* _WHAT IS EXPECTED_
Type again, exactly, the lines below from the start through the line that includes "Step 1, drivers: a".

* _DATA EXCERPTS_
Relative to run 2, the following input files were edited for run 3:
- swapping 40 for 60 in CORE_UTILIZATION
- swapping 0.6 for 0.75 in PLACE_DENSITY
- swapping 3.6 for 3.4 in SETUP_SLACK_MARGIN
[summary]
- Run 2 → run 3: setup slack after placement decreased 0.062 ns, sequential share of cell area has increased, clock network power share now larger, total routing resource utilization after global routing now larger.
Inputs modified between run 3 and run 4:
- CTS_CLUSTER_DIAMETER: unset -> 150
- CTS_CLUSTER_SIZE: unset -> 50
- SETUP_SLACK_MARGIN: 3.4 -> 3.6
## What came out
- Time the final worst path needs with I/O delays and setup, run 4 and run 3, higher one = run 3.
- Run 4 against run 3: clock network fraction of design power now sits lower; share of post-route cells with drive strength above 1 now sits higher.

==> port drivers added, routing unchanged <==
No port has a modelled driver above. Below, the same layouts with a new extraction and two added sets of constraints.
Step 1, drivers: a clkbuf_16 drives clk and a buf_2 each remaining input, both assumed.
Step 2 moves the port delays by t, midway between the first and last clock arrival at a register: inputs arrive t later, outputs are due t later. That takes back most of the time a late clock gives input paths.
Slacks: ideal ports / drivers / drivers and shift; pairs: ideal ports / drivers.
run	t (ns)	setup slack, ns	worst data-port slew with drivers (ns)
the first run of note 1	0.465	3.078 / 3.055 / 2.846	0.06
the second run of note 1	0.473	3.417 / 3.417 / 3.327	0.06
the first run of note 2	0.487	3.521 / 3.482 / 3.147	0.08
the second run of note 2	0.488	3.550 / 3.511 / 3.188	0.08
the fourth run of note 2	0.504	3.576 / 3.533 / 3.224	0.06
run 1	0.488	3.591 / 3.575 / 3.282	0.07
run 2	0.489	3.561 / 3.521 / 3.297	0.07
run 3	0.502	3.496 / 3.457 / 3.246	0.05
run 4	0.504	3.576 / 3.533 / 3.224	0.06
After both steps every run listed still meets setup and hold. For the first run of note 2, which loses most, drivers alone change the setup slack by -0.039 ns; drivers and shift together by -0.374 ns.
From an optimization exercise on the open Yosys and OpenROAD flow, aimed at small area, a short achievable clock period and few clock cycles per item; shortcuts taken in it are not production practice.
At most, simulation tests tie the RTL to the original design; equivalence was not proved.
The flow treats the clock pin as an ideal source, which a real chip does not have.
Power figures rest on the tool's default switching activity, not on a simulated workload.

trial 14:
## mnet_codec
module mnet_codec (
    input  wire        clk,
    input  wire        rst,
    input  wire        key_wr,
    input  wire [2:0]  key_len,
    input  wire [47:0] key_data,
    input  wire        tx_hdr_valid,
    output wire        tx_hdr_ready,
    input  wire [7:0]  tx_dst,
    input  wire [7:0]  tx_src,
    input  wire [15:0] tx_type,
    input  wire [7:0]  tx_len,
    input  wire        tx_obf,
    input  wire        tx_pl_valid,
    output wire        tx_pl_ready,
    input  wire [7:0]  tx_pl_data,
    output wire        line_tx_valid,
    input  wire        line_tx_ready,
    output wire [7:0]  line_tx_data,
    input  wire        line_rx_valid,
    input  wire [7:0]  line_rx_data,
    input  wire        rx_obf,
    output wire        rx_valid,
    output wire [7:0]  rx_data,
    output wire        rx_end,
    output wire [7:0]  rx_status
);
Size: about 960 cells after synthesis, about 230 flip-flops, ~150 I/O pins, roughly 0.010 sq mm of cells after synthesis.
==> flow/config.mk <==
export PLATFORM = sky130hd
export DESIGN_NAME = mnet_codec
export DESIGN_NICKNAME = mnet_codec
export VERILOG_FILES = /design/flow/design.v
export SDC_FILE = /design/flow/constraint.sdc
export NUM_CORES = 4
export LEC_CHECK = 0
export ABC_CLOCK_PERIOD_IN_PS = 2000
export CAP_MARGIN = 20
export CORE_MARGIN = 2
export CORE_UTILIZATION = 60
export CTS_CLUSTER_DIAMETER = 80
export CTS_CLUSTER_SIZE = 20
export SETUP_SLACK_MARGIN = 2.6
export SLEW_MARGIN = 20
==> flow/constraint.sdc <==
create_clock -name core_clock -period 4.5 [get_ports {clk}]
set_input_delay 0.9000 -clock core_clock [delete_from_list [all_inputs] [get_ports {clk}]]
set_output_delay 0.9000 -clock core_clock [all_outputs]
set_load 0.01 [all_outputs]
standard.sh (not shown) runs the stock make flow with config.mk's settings and CLKGATE_MAP_FILE= SYNTH_SCRIPT=/design/flow/synth_recipe.tcl, a recipe that flattens the netlist after the stock synthesis.
==> flow/flow/run.sh <==
#!/bin/bash
# The standard layout with two changes:
#  - plain buf_1 cells as the port buffers (the standard flow picks a delay
#    buffer); ORFS's repair resizes them as needed;
#  - after CTS, the clock tree's middle level is removed, so the root buffer
#    drives the leaf buffers directly (collapse_cts.tcl).
set -euo pipefail
export BUFFER_PORTS_ARGS="-buffer_cell sky130_fd_sc_hd__buf_1"
export RESULTS=$PWD/orfs/results/$FLOW_PLATFORM/mnet_codec/base
bash standard.sh cts > standard_cts.log 2>&1
openroad -no_init -exit flow/collapse_cts.tcl > collapse_cts.log 2>&1
touch $RESULTS/4_cts.sdc
bash standard.sh finish > standard_finish.log 2>&1
==> flow/flow/collapse_cts.tcl <==
# Make the clock tree two levels deep: the root buffer drives every leaf
# buffer directly, in place of the middle level TritonCTS builds. All leaf
# buffers stay at the same depth, so the tree stays balanced.
set results $::env(RESULTS)
read_db $results/4_cts.odb
set block [ord::get_db_block]
set clknet [$block findNet clk]
set roots {}
foreach it [$clknet getITerms] { lappend roots [$it getInst] }
if {[llength $roots] != 1} { error "clock port drives [llength $roots] cells" }
set root [lindex $roots 0]
set rootnet [[$root findITerm X] getNet]
set mids {}
foreach it [$rootnet getITerms] {
  if {[$it isOutputSignal]} continue
  set inst [$it getInst]
  if {[string match "sky130_fd_sc_hd__clkbuf_*" [[$inst getMaster] getName]]} { lappend mids $inst }
}
set n 0
foreach m $mids {
  set onet [[$m findITerm X] getNet]
  set loads {}
  foreach it [$onet getITerms] { if {![$it isOutputSignal]} { lappend loads $it } }
  set ok 1
  foreach it $loads {
    if {![string match "sky130_fd_sc_hd__clkbuf_*" [[[$it getInst] getMaster] getName]]} { set ok 0 }
  }
  if {!$ok} continue
  foreach it $loads { $it disconnect; $it connect $rootnet }
  [$m findITerm A] disconnect
  [$m findITerm X] disconnect
  odb::dbInst_destroy $m
  odb::dbNet_destroy $onet
  incr n
}
puts "root [$root getName]: removed $n middle clock buffers"
write_db $results/4_cts.odb
Trial 14 ran to completion and came out clean on the timing, DRC and antenna checks.
Here is what was changed in the inputs of build 40 compared with trial 14.
diff --git a/flow/design.v b/flow/design.v
--- a/flow/design.v
+++ b/flow/design.v
@@ -49,13 +49,12 @@
     assign hdr_ready = s_idle;
     assign pl_ready  = pl_rdy;
     wire [7:0] key_byte = ({8{ki[0]}} & key[7:0])   | ({8{ki[1]}} & key[15:8]) |
                           ({8{ki[2]}} & key[23:16]) | ({8{ki[3]}} & key[31:24]) |
                           ({8{ki[4]}} & key[39:32]) | ({8{ki[5]}} & key[47:40]);
     wire ki_wrap = |(ki[5:2] & klast);
-    wire hdr_take = s_idle && hdr_valid;
     wire pl_take  = pl_valid && pl_rdy;
     wire take     = line_valid && line_ready;
     wire s_body = s_hdr || s_pl;
     wire s_crc  = s_crch || s_crcl;
     wire rdy    = !sv;                    
     wire go     = rdy && !esc;            
@@ -281,21 +280,24 @@
     output wire        rx_end,
     output wire [7:0]  rx_status
 );
     reg [47:0] key;
     reg [3:0]  klast;
     wire key_ok = key_wr && (key_len[2] ? (key_len[1:0] != 2'd3) : (key_len[1:0] == 2'd3));
+    wire key_hi = key_wr && key_len[2] && (key_len[1:0] != 2'd3);
     always @(posedge clk) begin
         if (rst)
             klast <= 4'd0;
         else if (key_ok)
             klast <= {key_len == 3'd6, key_len == 3'd5, key_len == 3'd4, key_len == 3'd3};
     end
     always @(posedge clk) begin
         if (key_ok)
-            key <= key_data;
+            key[23:0] <= key_data[23:0];
+        if (key_hi)
+            key[47:24] <= key_data[47:24];
     end
     mnet_tx u_tx (
         .clk       (clk),
         .rst       (rst),
         .key       (key),
         .klast     (klast),
--- outcome ---
- The number of multi-input combinational cells in the layout of build 40 and that of trial 14 are within noise of each other.
- On relative area of non-clock buffer cells in the final design, the lower figure sits with trial 14, not build 40.
- Trial 14 → build 40: sequential share of layout area shrank by 0.86 points; final cell count grew by 8; via count of the first global-routing pass shrank by 217; routing usage on met1 grew by 0.27 points; sum of routed wire length over all layers grew by 0.75%.
- Wire length of the first global-routing pass ended up about 1.2% lower on build 40 than on trial 14.
- Side by side, number of vias after detailed routing turned out higher in build 40 than in trial 14.
- Diff trial 14 -> build 40 | share of total power in sequential cells | decrease of 1.0 points
- Build 40 reports its capture point of the critical path as tx_hdr_ready while trial 14 reports key[8].
- Looking at sum of internal, switching and leakage power across both flows, build 40 is the weaker of the two, with trial 14 ahead.
- Against trial 14, register-to-register setup slack in build 40 came out better.
No functional check of the RTL was part of any run of this note.

* * *

== run R ==
Another version of the RTL of mnet_codec (not shown whole).
Size: about 960 cells after synthesis, about 150 I/O pins.
export LEC_CHECK = 0
export CAP_MARGIN = 5
export CORE_MARGIN = 2
export CORE_UTILIZATION = 60
export CTS_CLUSTER_DIAMETER = 80
export CTS_CLUSTER_SIZE = 20
export SETUP_SLACK_MARGIN = 2.6
export SLEW_MARGIN = 5
create_clock -name core_clock -period 4.5 [get_ports {clk}]
Scripts as last shown in full above: flow/flow/run.sh, flow/flow/collapse_cts.tcl
Testbench counts of run R, summed over its fixed seeds: cycles 27,589, items 384.
--- input diff run R..run Y ---
-- flow/design.v --
<<< run R, line 76
    wire [15:0] crc_next;
    mnet_crc_step u_crc (.crc_in(crc), .data(b), .crc_out(crc_next));
    wire cnt_zero = (cnt == 8'd0);
    wire cnt_one  = (cnt == 8'd1);
    wire cnt_two  = (cnt == 8'd2);
    wire hdr_done = a_hdr && idx[2];
    wire pl_done  = a_pl && cnt_one;
>>> run Y, line 76
    wire [15:0] crc_next;
    mnet_crc_step u_crc (.crc_in(crc), .data(b), .crc_out(crc_next));
    reg  cnt_zero, cnt_one, cnt_two;
    wire hdr_done = a_hdr && idx[2];
    wire pl_done  = a_pl && cnt_one;
<<< run R, line 138
            hsr <= {hdr_dst, hdr_src, hdr_type, hdr_len};
            cnt <= hdr_len;
            obf <= hdr_obf && (klast != 4'd0);
            crc <= 16'h0000;
>>> run Y, line 136
            hsr <= {hdr_dst, hdr_src, hdr_type, hdr_len};
            cnt <= hdr_len;
            cnt_zero <= (hdr_len == 8'd0);
            cnt_one  <= (hdr_len == 8'd1);
            cnt_two  <= (hdr_len == 8'd2);
            obf <= hdr_obf && (klast != 4'd0);
            crc <= 16'h0000;
<<< run R, line 148
            if (bgen && s_hdr)
                hsr[31:0] <= {hsr[23:0], 8'h00};
            if (bgen && s_pl)
                cnt <= cnt - 8'd1;
            if (bgen)
                crc <= crc_next;
>>> run Y, line 149
            if (bgen && s_hdr)
                hsr[31:0] <= {hsr[23:0], 8'h00};
            if (bgen && s_pl) begin
                cnt      <= cnt - 8'd1;
                cnt_zero <= cnt_one;
                cnt_one  <= cnt_two;
                cnt_two  <= (cnt == 8'd3);
            end
            if (bgen)
                crc <= crc_next;
<<< run R, line 288
    reg [47:0] key;
    reg [3:0]  klast;
    wire key_ok = key_wr && (key_len[2] ? (key_len[1:0] != 2'd3) : (key_len[1:0] == 2'd3));
    wire key_hi = key_wr && key_len[2] && (key_len[1:0] != 2'd3);
    always @(posedge clk) begin
        if (rst)
>>> run Y, line 293
    reg [47:0] key;
    reg [3:0]  klast;
    wire key_lo3 = key_len[1] && key_len[0];
    wire key_hi  = key_wr && key_len[2] && !key_lo3;     
    wire key_ok  = key_hi || (key_wr && !key_len[2] && key_lo3);
    always @(posedge clk) begin
        if (rst)
==> comparison <==
Result for run Y and run R: all clean
Comparing run Y and run R, the higher total length of routed wires is on run Y.
Compared with run R, in run Y setup fix buffers added after clock tree synthesis has increased; post-route minimum period now sits higher; power now larger; worst setup slack lower; area after synthesis increased by about 1.8% relative to the old numbers.
| number of buffers created by CTS | run Y vs run R | ≈ equal |
Worst-margin pin slew: run Y and run R compared, lower one is run Y
Proportion of synthesized area in mux cells, run Y and run R, lower one = run Y.
For run Y, only the layout was checked, not whether the RTL still works.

* _RESPONSE AREA_
Relative to run 2, the following input files were edited for run 3:
- swapping 40 for 60 in CORE_UTILIZATION
- swapping 0.6 for 0.75 in PLACE_DENSITY
- swapping 3.6 for 3.4 in SETUP_SLACK_MARGIN
[summary]
- Run 2 → run 3: setup slack after placement decreased 0.062 ns, sequential share of cell area has increased, clock network power share now larger, total routing resource utilization after global routing now larger.
Inputs modified between run 3 and run 4:
- CTS_CLUSTER_DIAMETER: unset -> 150
- CTS_CLUSTER_SIZE: unset -> 50
- SETUP_SLACK_MARGIN: 3.4 -> 3.6
## What came out
- Time the final worst path needs with I/O delays and setup, run 4 and run 3, higher one = run 3.
- Run 4 against run 3: clock network fraction of design power now sits lower; share of post-route cells with drive strength above 1 now sits higher.

==> port drivers added, routing unchanged <==
No port has a modelled driver above. Below, the same layouts with a new extraction and two added sets of constraints.
Step 1, drivers: a clkbuf_16 drives clk and a buf_2 each remaining input, both assumed.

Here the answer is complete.